In January 2008, information and photos were posted of  what looked like a danio but sufficiently different not to be ignored as ‘one more…’. ‘Beta’, with a sad smiley reported that his fish were in the freezer. Fang immediately got in contact with ‘Beta’, whose name is actually Beta Mahatvaraj, enthusiastic Indian aquarist. His five frozen fish were preserved in ethanol and formalin and shipped to us. They weren’t really fresh, and the colour somewhat faded, but still all anatomy and DNA could be extracted from hem. Fang started writing up a description and gave it a manuscript name, ‘Betadevario longibarbis’.

It wasn’t a Danio as some of the first reports had it. It was more like a Devario, with those longitudinal depressions above each eye filled with sensory organs, characterizing Devario and Chela. But still not looking like a Devario, above all because of the long barbels, but also with regard to the coloration, which is unique among danios, with a light band along the middle of the side, and dark abdominal sides. Devario typically have very short barbels or they are missing completely, whereas most Danio have long barbels.

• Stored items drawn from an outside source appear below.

--- src/rtl/osc_mode_pkg.sv ---
package osc_mode_pkg;

    localparam int MODE_W = 4;
    localparam int SEL_W  = 3;

    localparam logic [SEL_W-1:0] SEL_NONE = 3'b000;
    localparam logic [SEL_W-1:0] SEL_PRI  = 3'b001;
    localparam logic [SEL_W-1:0] SEL_PLL  = 3'b010;
    localparam logic [SEL_W-1:0] SEL_SEC  = 3'b100;

    typedef enum logic [1:0] {
        PLL_NONE = 2'd0,
        PLL_CFG  = 2'd1,
        PLL_SW   = 2'd2
    } pll_policy_e;

    typedef enum logic [1:0] {
        PIN_OSC    = 2'd0,
        PIN_CLKOUT = 2'd1,
        PIN_GPIO   = 2'd2
    } osc2_fn_e;

    typedef struct packed {
        logic        ext_clk;
        pll_policy_e policy;
        osc2_fn_e    osc2;
    } mode_info_t;

    function automatic mode_info_t decode_mode(input logic [MODE_W-1:0] code);
        mode_info_t r;
        r.ext_clk = 1'b0;
        r.policy  = PLL_NONE;
        r.osc2    = PIN_OSC;
        case (code)
            4'd0, 4'd1, 4'd2, 4'd9: begin
                r.ext_clk = 1'b0;
            end
            4'd3: r.policy = PLL_CFG;
            4'd4: r.policy = PLL_SW;
            4'd6: begin
                r.ext_clk = 1'b1;
                r.osc2    = PIN_GPIO;
            end
            4'd7: begin
                r.ext_clk = 1'b1;
                r.policy  = PLL_CFG;
                r.osc2    = PIN_GPIO;
            end
            4'd8: begin
                r.ext_clk = 1'b1;
                r.policy  = PLL_SW;
                r.osc2    = PIN_GPIO;
            end
            default: begin
                r.ext_clk = 1'b1;
                r.osc2    = PIN_CLKOUT;
            end
        endcase
        return r;
    endfunction

endpackage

Actually, Devario is a speciose genus with more than 50 species, many still undescribed, and there is considerable variation in shape and colour pattern among them. They never have long barbels, though.

Since everything takes long time for us (the Cichla revision published 2006 took 17 years, and other papers not published were written in the 1980s, to give you a hint), it wasn’t unexpected to learn in 2009 that an Indian team was also working with the same species, and also with very few specimens. It took till December 2009 before we established contact and things were arranged for a collaborative effort to get the fish described. In the meantime much more material had become available, and indeed there were already numerous presentations of the fish on the web, e.g., in PFK  and in several Indian news sites.  Collaborating meant we could provide a fairly complete review of the new species with habitat data and image, live colour photo, and molecular and morphological phylogenetic analysis, better than individual papers would have been.  Betadevario got the species epithet ramachandrani for A. Ramachandran. Our molecular and morphological analyses differ with regard to its placement in the phylogenetic tree, but it is certainly a very basal taxon among Devario like danios, and we have more confidence in the molecular data which places it as sister group to other Devario.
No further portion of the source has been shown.